World Tuberculosis Day, 2005


2005-3-22

Thursday is World Tuberculosis Day. It is recognized on March twenty-fourth each year to raise awareness about the international health threat of tuberculosis.

Health officials from the United States Centers for Disease Control and Prevention organize the event each year. They say it is a valuable chance to educate the public about TB and how it can be stopped. TB is caused by a mycobacterium. The disease spreads easily through the air when an infected person coughs, sneezes or even talks. But people infected with the disease will not necessarily become sick. The organism can live in the body for years before becoming active.

In the late eighteen hundreds, TB killed one out of every seven people living in the United States and Europe. On March twenty-fourth, eighteen eighty-two, Robert Koch announced the discovery of the mycobacterium that causes tuberculosis. At the time, it was the most important step towards controlling and ending this deadly disease.
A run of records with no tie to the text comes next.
===== config.mk =====
export PLATFORM = sky130hd
export DESIGN_NAME = mfla_core
export DESIGN_NICKNAME = d
export VERILOG_FILES = /design/src/mfla_pkg.sv /design/src/mfla_buffer.sv /design/src/mfla_core.sv
export SDC_FILE = /design/constraint.sdc
export NUM_CORES = 2
export LEC_CHECK = 0
export BUFFER_PORTS_ARGS = -buffer_cell sky130_fd_sc_hd__buf_2
export CAP_MARGIN = 20
export CORE_UTILIZATION = 35
export DETAILED_ROUTE_END_ITERATION = 7
export SLEW_MARGIN = 5
export SYNTH_ARGS = -nofsm -noshare
export SYNTH_HDL_FRONTEND = slang
export SYNTH_SLANG_ARGS = --single-unit

===== constraint.sdc =====
create_clock -name sys_clk -period 55 [get_ports sys_clk]
set_clock_uncertainty 0.05 [all_clocks]
set_input_delay 2.75 -clock sys_clk [delete_from_list [all_inputs] [get_ports sys_clk]]
set_output_delay 2.75 -clock sys_clk [all_outputs]
set_load 0.02 [all_outputs]

===== src/mfla_pkg.sv =====
// package: constants, types and word layouts of the fault log access block
package mfla_pkg;

    // ****************************************************************
    // word layout: bit 0 is the most significant bit of a 16-bit word
    // ****************************************************************
    localparam int WORD_W       = 16;
    localparam int ADDR_W       = 10;
    // a field at documented bit n sits at vector index 15-n
    localparam int CTL_MCLR_POS = 15;   // control bit 0: master clear
    localparam int CTL_COPY_POS = 13;   // control bit 2: map-to-buffer copy
    localparam int CTL_SCAN_POS = 12;   // control bit 3: buffer scan
    localparam int CTL_ECC_POS  = 11;   // control bit 4: ecc write disable
    localparam int HALF_POS     = 10;   // bit 5: map half select
    localparam int WR_DATA_POS  = 15;   // write bit 0: data bit
    localparam int WR_COPY_POS  = 13;   // write bit 2: buffer-to-map copy
    localparam int WR_FILL_POS  = 12;   // write bit 3: block fill
    localparam int WR_ONE_POS   = 11;   // write bit 4: single location write
    localparam int RB_FOUND_POS = 15;   // readback bit 0: set location found
    localparam int RB_READY_POS = 14;   // readback bit 1: ready
    localparam int RB_SCAN_POS  = 12;   // readback bit 3: scan in progress
    localparam int RB_ECC_POS   = 11;   // readback bit 4: ecc write disable
    localparam int RB_HALF_POS  = 10;   // readback bit 5: half select
    localparam int RB_CERR_POS  = 8;    // status bit 7: copy error

    // ****************************************************************
    // reset values and timing
    // ****************************************************************
    localparam logic [9:0] ADDR_RST   = 10'h000;
    localparam logic [9:0] ADDR_LAST  = 10'h3FF;
    localparam int CLK_MHZ            = 125;
    localparam int COPY_READY_US      = 50;   // longest time, rounds down
    localparam int SCAN_READY_US      = 2;    // fixed time
    localparam int COPY_READY_CYC     = COPY_READY_US * CLK_MHZ;
    localparam int SCAN_READY_CYC     = SCAN_READY_US * CLK_MHZ;

    typedef enum logic [2:0] {
        MFLA_IDLE, MFLA_RCOPY, MFLA_WCOPY, MFLA_SCAN, MFLA_FILL, MFLA_WAIT
    } mfla_state_t;

    // command strobes from the i/o processor bus
    typedef struct packed {
        logic                control_command;
        logic                write_command;
        logic                readback_command;
        logic [WORD_W-1:0]   word;
    } mfla_cmd_t;

    // map port toward the memory controller boards
    typedef struct packed {
        logic                rd;
        logic                wr;
        logic                half;
        logic [ADDR_W-1:0]   addr;
        logic                wdata;
    } mfla_map_t;
endpackage : mfla_pkg


===== src/mfla_buffer.sv =====
// local 1024-location one-bit buffer in flip-flops
`timescale 1ns/1ps
module mfla_buffer #(
    parameter int DEPTH = 1024,
    parameter int AW    = 10
) (
    input  wire logic          sys_clk,   // system clock
    input  wire logic          we,        // write strobe
    input  wire logic [AW-1:0] waddr,     // write location
    input  wire logic          wdata,     // bit to store
    input  wire logic [AW-1:0] raddr,     // read location
    output logic               rdata      // bit at read location
);
    logic [DEPTH-1:0] mem_ff;

    // contents are not reset; the host fills the buffer before use
    always_ff @(posedge sys_clk) begin
        if (we) begin
            mem_ff[waddr] <= wdata;
        end
    end

    assign rdata = mem_ff[raddr];
endmodule : mfla_buffer


===== src/mfla_core.sv =====
// fault log access: command decode, copy, scan and fill sequencer
//
// Notes on behaviour
// - control commands only when ready, except master clear, taken any time
// - master clear resets, aborts copy, scan, ecc disable; blocks them in its word
// - map-to-buffer copy runs start address to last, ends at counter wrap
// - ready low during copy, back within 50 us after completion
// - power fail, power on, i/o reset or master clear end a copy
// - copy together with scan in one word: only the copy runs
// - scan runs start to last location, pausing at each set location
// - after the readback of a paused scan, the scan resumes
// - ready low during scan, high two us after pause or completion
// - control bit 4 sets ecc write disable, driven to all controllers
// - ecc disable clears on resets, copy completion, master clear, bit 4 zero
// - bit 5 picks the map half, effective one clock later
// - every control command loads start address; master clear keeps it
// - buffer-to-map copy start to last, then counter set to zero
// - ready low during buffer-to-map copy, high 50 us after; clear aborts
// - block fill writes data bit start to last, zeroes counter, ready in 2 us
// - block fill overrides buffer-to-map copy and single write
// - single write stores data bit at address, counter unchanged
// - readback bit 0 marks a found location, bits 6-15 its address
// - readback reports ready, scan, ecc disable and half select
// - copy error bit set when map-to-buffer copy reads a set entry; control and write commands clear it
// - map strobes only in the clock after a refresh interval cycle, even if the window has closed
`timescale 1ns/1ps
module mfla_core #(
    parameter int COPY_CYC = mfla_pkg::COPY_READY_CYC,  // ready delay after copies
    parameter int SCAN_CYC = mfla_pkg::SCAN_READY_CYC   // ready delay after scan/fill
) (
    input  wire logic                    sys_clk,           // system clock
    input  wire logic                    reset,             // sync reset, high
    input  wire logic                    power_fail_warning, // power fail level
    input  wire logic                    power_on_event,    // power on level
    input  wire logic                    io_reset,          // i/o reset level
    input  wire mfla_pkg::mfla_cmd_t     cmd,               // command strobes and word
    input  wire logic                    refresh_window,    // map access permitted
    input  wire logic                    map_rdata,         // bit read from fault map
    output mfla_pkg::mfla_map_t          map_port,          // fault map access
    output logic                         ecc_write_disable, // to all controller boards
    output logic [15:0]                  status_word,       // status test answer
    output logic [15:0]                  scan_result_word   // readback answer
);
    import mfla_pkg::*;

    // ****************************************************************
    // state
    // ****************************************************************
    typedef struct packed {
        mfla_state_t       st;
        logic [ADDR_W-1:0] addr;
        logic              half;
        logic              ecc;
        logic              found;
        logic [ADDR_W-1:0] found_addr;
        logic              copy_err;
        logic              fill_bit;
        logic              rd_pend;    // map read strobe standing, data this cycle
        logic [ADDR_W-1:0] rd_addr;
        logic [15:0]       wait_cnt;
        mfla_map_t         map;
    } mfla_core_t;

    mfla_core_t r_ff, nxt_r;
    logic       buf_we;
    logic [9:0] buf_waddr;
    logic       buf_wdata;
    logic       buf_rdata;
    logic       ready;
    logic       abort;

    // read port follows the address counter, so scan and write copy see data at once
    mfla_buffer #(.DEPTH(1024), .AW(ADDR_W)) mfla_buffer_i (
        .sys_clk (sys_clk),
        .we      (buf_we),
        .waddr   (buf_waddr),
        .wdata   (buf_wdata),
        .raddr   (r_ff.addr),
        .rdata   (buf_rdata)
    );

    // field extraction, bit 0 most significant
    function automatic logic [ADDR_W-1:0] word_addr(input logic [15:0] w);
        return w[ADDR_W-1:0];
    endfunction : word_addr

    // copy states: the ones that power and i/o resets must end
    function automatic logic is_copy(input mfla_state_t s);
        return (s == MFLA_RCOPY) || (s == MFLA_WCOPY);
    endfunction : is_copy

    // a spent scan pause reads ready too; a command then ends the scan
    assign ready = (r_ff.st == MFLA_IDLE) |
                   (r_ff.st == MFLA_SCAN && r_ff.found && r_ff.wait_cnt == 16'h0000);
    assign abort = power_fail_warning | power_on_event | io_reset;

    // ****************************************************************
    // sequencer
    // ****************************************************************
    always_comb begin
        nxt_r        = r_ff;
        nxt_r.map.rd = 1'b0;
        nxt_r.map.wr = 1'b0;
        nxt_r.rd_pend = 1'b0;
        buf_we       = 1'b0;
        buf_waddr    = r_ff.addr;
        buf_wdata    = r_ff.fill_bit;

        // map data answers in the cycle in which the read strobe stands
        if (r_ff.rd_pend) begin
            buf_we    = 1'b1;
            buf_waddr = r_ff.rd_addr;
            buf_wdata = map_rdata;
        end

        unique case (r_ff.st)
            MFLA_IDLE: begin
            end
            MFLA_RCOPY: begin
                // a read waits for a refresh window, so the copy stalls outside it
                if (refresh_window) begin
                    nxt_r.map.rd   = 1'b1;
                    nxt_r.map.addr = r_ff.addr;
                    nxt_r.rd_pend  = 1'b1;
                    nxt_r.rd_addr  = r_ff.addr;
                    nxt_r.addr     = r_ff.addr + 10'h001;
                    if (r_ff.addr == ADDR_LAST) begin
                        nxt_r.ecc      = 1'b0;
                        nxt_r.st       = MFLA_WAIT;
                        nxt_r.wait_cnt = 16'(COPY_CYC);
                    end
                end
            end
            MFLA_WCOPY: begin
                if (refresh_window) begin
                    nxt_r.map.wr    = 1'b1;
                    nxt_r.map.addr  = r_ff.addr;
                    nxt_r.map.wdata = buf_rdata;
                    nxt_r.addr      = r_ff.addr + 10'h001;
                    if (r_ff.addr == ADDR_LAST) begin
                        nxt_r.ecc      = 1'b0;
                        nxt_r.st       = MFLA_WAIT;
                        nxt_r.wait_cnt = 16'(COPY_CYC);
                    end
                end
            end
            MFLA_SCAN: begin
                // a found location holds the scan until it is read back
                if (!r_ff.found) begin
                    if (buf_rdata) begin
                        nxt_r.found      = 1'b1;
                        nxt_r.found_addr = r_ff.addr;
                        nxt_r.wait_cnt   = 16'(SCAN_CYC);
                    end else begin
                        nxt_r.addr = r_ff.addr + 10'h001;
                        if (r_ff.addr == ADDR_LAST) begin
                            nxt_r.st       = MFLA_WAIT;
                            nxt_r.wait_cnt = 16'(SCAN_CYC);
                        end
                    end
                end else if (r_ff.wait_cnt != 16'h0000) begin
                    nxt_r.wait_cnt = r_ff.wait_cnt - 16'h0001;
                end
            end
            MFLA_FILL: begin
                buf_we     = 1'b1;
                buf_waddr  = r_ff.addr;
                nxt_r.addr = r_ff.addr + 10'h001;
                if (r_ff.addr == ADDR_LAST) begin
                    nxt_r.st       = MFLA_WAIT;
                    nxt_r.wait_cnt = 16'(SCAN_CYC);
                end
            end
            MFLA_WAIT: begin
                // counter already wrapped to zero on the last location
                if (r_ff.wait_cnt <= 16'h0001) begin
                    nxt_r.st = MFLA_IDLE;
                end else begin
                    nxt_r.wait_cnt = r_ff.wait_cnt - 16'h0001;
                end
            end
            // codes 6 and 7 are unused; fall back to idle if ever reached
            default: begin
                nxt_r.st = MFLA_IDLE;
            end
        endcase

        // readback of a paused scan lets it resume once it completes
        if (cmd.readback_command && r_ff.st == MFLA_SCAN && r_ff.found) begin
            nxt_r.found = 1'b0;
            nxt_r.addr  = r_ff.addr + 10'h001;
            if (r_ff.addr == ADDR_LAST) begin
                nxt_r.st       = MFLA_WAIT;
                nxt_r.wait_cnt = 16'(SCAN_CYC);
            end
        end

        // control command; master clear is honoured even when busy
        if (cmd.control_command) begin
            nxt_r.copy_err = 1'b0;
            if (cmd.word[CTL_MCLR_POS]) begin
                nxt_r.st    = MFLA_IDLE;
                nxt_r.ecc   = 1'b0;
                nxt_r.found = 1'b0;
                nxt_r.rd_pend = 1'b0;
                // a strobe chosen this cycle must not reach the map
                nxt_r.map.rd  = 1'b0;
                nxt_r.map.wr  = 1'b0;
                nxt_r.half  = cmd.word[HALF_POS];
                // address left as it was                      
            end else if (ready) begin
                nxt_r.addr  = word_addr(cmd.word);
                nxt_r.half  = cmd.word[HALF_POS];
                nxt_r.ecc   = cmd.word[CTL_ECC_POS];
                nxt_r.found = 1'b0;
                // a command taken during a scan pause ends that scan
                nxt_r.st    = MFLA_IDLE;
                if (cmd.word[CTL_COPY_POS]) begin
                    nxt_r.st = MFLA_RCOPY;
                end else if (cmd.word[CTL_SCAN_POS]) begin
                    nxt_r.st = MFLA_SCAN;
                end
            end
        end else if (cmd.write_command && ready) begin
            nxt_r.copy_err = 1'b0;
            nxt_r.half     = cmd.word[HALF_POS];
            nxt_r.fill_bit = cmd.word[WR_DATA_POS];
            // a write taken in a scan pause ends the scan too
            nxt_r.found    = 1'b0;
            nxt_r.st       = MFLA_IDLE;
            if (cmd.word[WR_FILL_POS]) begin
                nxt_r.addr = word_addr(cmd.word);
                nxt_r.st   = MFLA_FILL;
            end else if (cmd.word[WR_COPY_POS]) begin
                nxt_r.addr = word_addr(cmd.word);
                nxt_r.st   = MFLA_WCOPY;
            end else if (cmd.word[WR_ONE_POS]) begin
                buf_we    = 1'b1;
                buf_waddr = word_addr(cmd.word);
                buf_wdata = cmd.word[WR_DATA_POS];
            end
        end

        // power and i/o resets end copies and drop ecc disable
        if (abort) begin
            nxt_r.ecc = 1'b0;
            if (is_copy(r_ff.st) || is_copy(nxt_r.st)) begin
                nxt_r.st      = MFLA_IDLE;
                // drop the strobe chosen this cycle so no access follows the cut
                nxt_r.map.rd  = 1'b0;
                nxt_r.map.wr  = 1'b0;
                nxt_r.rd_pend = 1'b0;
            end
        end

        // a set entry arriving wins over a clear by a command in the same cycle
        if (r_ff.rd_pend && map_rdata) begin
            nxt_r.copy_err = 1'b1;
        end
        nxt_r.map.half = nxt_r.half;
    end

    // ****************************************************************
    // registers
    // ****************************************************************
    always_ff @(posedge sys_clk) begin
        if (reset) begin
            r_ff <= '{st: MFLA_IDLE, addr: ADDR_RST, found_addr: ADDR_RST,
                      rd_addr: ADDR_RST, wait_cnt: 16'h0000, map: '0, default: 1'b0};
        end else begin
            r_ff <= nxt_r;
        end
    end

    // ****************************************************************
    // outputs
    // ****************************************************************
    // the status bit is the same ready level that gates commands
    logic ready_bit;
    assign ready_bit = ready;

    assign map_port          = r_ff.map;
    assign ecc_write_disable = r_ff.ecc;

    always_comb begin
        scan_result_word                       = 16'h0000;
        scan_result_word[RB_FOUND_POS]         = r_ff.found;
        scan_result_word[ADDR_W-1:0]           = r_ff.found_addr;
        scan_result_word[RB_READY_POS]         = ready_bit;
        scan_result_word[RB_SCAN_POS]          = (r_ff.st == MFLA_SCAN);
        scan_result_word[RB_ECC_POS]           = r_ff.ecc;
        scan_result_word[RB_HALF_POS]          = r_ff.half;
        status_word                            = 16'h0000;
        status_word[RB_READY_POS]              = ready_bit;
        status_word[RB_SCAN_POS]               = (r_ff.st == MFLA_SCAN);
        status_word[RB_ECC_POS]                = r_ff.ecc;
        status_word[RB_HALF_POS]               = r_ff.half;
        status_word[RB_CERR_POS]               = r_ff.copy_err;
    end
endmodule : mfla_core


==> results.ini <==
[yosys]
synth_top_family_by_area = multiplexers
synth_compound_area_share_pct = 4.485
yosysWarnings = 0
synth_top_area_cell = edfxtp_1
synthAdderAreaFrac_pct = 0.1017
avgSynthCellArea_um2 = 13.20
synth_area_um2 = 49210
muxShareOfSynthArea_pct = 13.61
syn_inst = 3728
ys_ff_latch = 1091
synth_top_area_share_pct = 62.48
synthSimpleGateAreaFrac_pct = 12.64
synthXorXnorAreaFrac_pct = 0.1246
yosysSeqAreaShare_pct = 65.21
yosys-top-cells-area = edfxtp_1, mux4_2, nor2_1
async_reset_ff_share_pct = 0
synth_flop_cell = edfxtp_1
yosysUniqueCellTypes = 73
synth-edff-count = 1024

[clocking]
cts.sinks = 1091
cts_resized = 0
cts_made_buffers = 112
tritoncts = done
h-tree-depth = 3
clk_latency_ps = 710
clk_pin_slew_ps = 60
cts_setup_buffers = 0
root_buffer = clkbuf_16
holdBufCountCts = 0
cts_max_path_buffers = 3

[floorplan]
core-area_um2 = 139500
rows = 137
die_w_um = 377.0
start_util_pct = 35.27
die_area_um2 = 142100
die_y_um = 377.0
io_pins = 73

[global_route]
grt_antenna_before_repair = 3
grt_pass1_vias = 29810
grt_pass1_wl_mm = 198.1
grt_remaining_overflow = 0
grt_util_met3_pct = 3.993
grt_max_degree = 292
met2_usage_pct = 29.58
globalRouteTotalUtil_pct = 18.89
top_usage_layer = met2
grt_util_met1_pct = 26.16

[setup_path]
criticalPathCategory = reg -> reg
ff2ff_setup_slack_ps = 46960
arrival_ps = 8520
cp.required_ps = 55470
start_kind = register
cp_max_fo = 43
worstSetupEndpointType = register

[sta]
final.setup.tns_ps = 0
fmax_mhz = 124.3
rsz0062_at_grt = false
setup_viol_count_final = 0
slew_headroom_pct = 18.66
fin_crit_sh_pct = 14.62
worstMarginPinSlew_ps = 1220
slew_viol_final = 0
min_period_ps = 8044
final_hold_viol_count = 0

[route]
drtIter0Drc = 3832
vias = 31000
drt-pass1-iter-count = 5
routed_wl_mm = 135.8
vias_per_cell = 5.524
drc = 0
ant_nets = 0
wl_per_cell_um = 24.20

[flow_run]
drv_cap = 0

[pwr]
p_per_area_nw_per_um2 = 33.03
p_int_mw = 1.385
p_sw_uw = 429.0
peakVddDrop_v = 0.00002836
p_seq_share_pct = 50.4
leakagePower_nw = 16.71
swShare_pct = 23.65
combPwrFrac_pct = 9.0
p_clk_share_pct = 40.6

[cells_and_area]
fin_nets = 3673
diodes = 0
syn_to_final_growth_pct = 11.61
fin_util_pct = 39.37
seq_area_um2 = 32110
drive_gt1_share_pct = 17.38
multi_input_area_um2 = 15390
nFillCells = 13090

[placed_design]
detailed_place_hpwl_mm = 71.64
place.gp.congestion = 0.8298
io_buffer_count = 59

[min_path]
hold_path.class = reg -> reg

[status]
status = completed

flip-flops by register name, summed over array words and instances, names as in the netlist:
signal                cells
r_ff                     41
mfla_buffer_i.mem_ff   1024
map_port                 13
scan_result_word         11
ecc_write_disable         1
status_word               1
cell type report:
class	instances	area share (%)
Clock buffer	143	5.392
Clock inverter	63	0.9863
Inverter	14	0.09567
Multi-Input combinational cell	2259	28.01
Sequential cell	1091	58.45
Tap cell	1876	4.273
Timing Repair Buffer	165	2.790
Yosys cell counts, drive strengths merged (5+ instances only):
master and number:
nor3 38, nand3 42, inv 14, a22oi 17
mux4 253, mux2i 81, a41oi 5, and3 5
a31o 6, o211ai 15, edfxtp 1024, nand2b 13
a221oi 10, a21o 9, a21oi 100, nand2 244
nor3b 5, a2111oi 8, or3 11, nor2b 16
xnor2 6, and2 12, nand4 6, a211oi 23
nor2 1120, o22ai 28, o41ai 5, nor4 12
mux2 17, o21ai 63, buf 220, clkbuf 155
dfxtp 67, a31oi 11
worst max-delay path, stage by stage (launching register included):
cell       delay, ps
dfxtp_4          550
buf_4            510
buf_4            730
buf_4            720
buf_4            650
buf_4            830
mux4_2           610
mux4_2           490
mux4_2           520
nor2_1           150
nor4_1           120
o22ai_2          450
o21ai_2          100
buf_4            240
or3_4            480
a2111oi_0        460
a211oi_1          90
cell families (layout without fill, tap and decap cells):
family / count (synthesis) / count (layout)
DFF: 1091 / 1091
buffers and inverters: 389 / 385
xor gates and xnor gates: 7 / 7
adders and majority gates: 4 / 4
AOI/OAI and AO/OA: 341 / 341
muxes: 351 / 351
and+or+nand+nor: 1544 / 1544
other: 1 / 12
power by group through the flow:
stage	combinational [mW]	clock [mW]	sequential [mW]
after global routing	0.172	0.780	0.915
after global placement	0.158	0	0.932
final	0.163	0.737	0.915
after CTS	0.159	0.749	0.915
after detailed placement	0.159	0	0.932
after floorplan	0.114	0	0.969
One hundred years later, the World Health Organization and the International Union Against Tuberculosis and Lung Disease organized the first World TB Day. The event was designed to educate the public about the international health and economic effects of the disease, especially in developing countries.

Today, tuberculosis infects at least eight million people each year. It also is the second leading cause of death around the world. The disease kills two million to three million people each year. Only Acquired Immune Deficiency Syndrome kills more people. Eleven million people are infected with both tuberculosis and the virus that causes AIDS.

A combination of medicines is used to treat tuberculosis. But experts say the drug treatment is no longer effective against the disease in many parts of the world. This is because the mycobacterium has developed defenses against it. Doctors say the resistance resulted from patients failing to follow directions for taking the medicines.

Researchers recently discovered a new drug that may help the fight against tuberculosis. The substance is called R-two-zero-seven-nine-one-zero. Scientists have just begun to test the experimental drug in people.

Health officials say with enough efforts and resources, TB can be cured and controlled.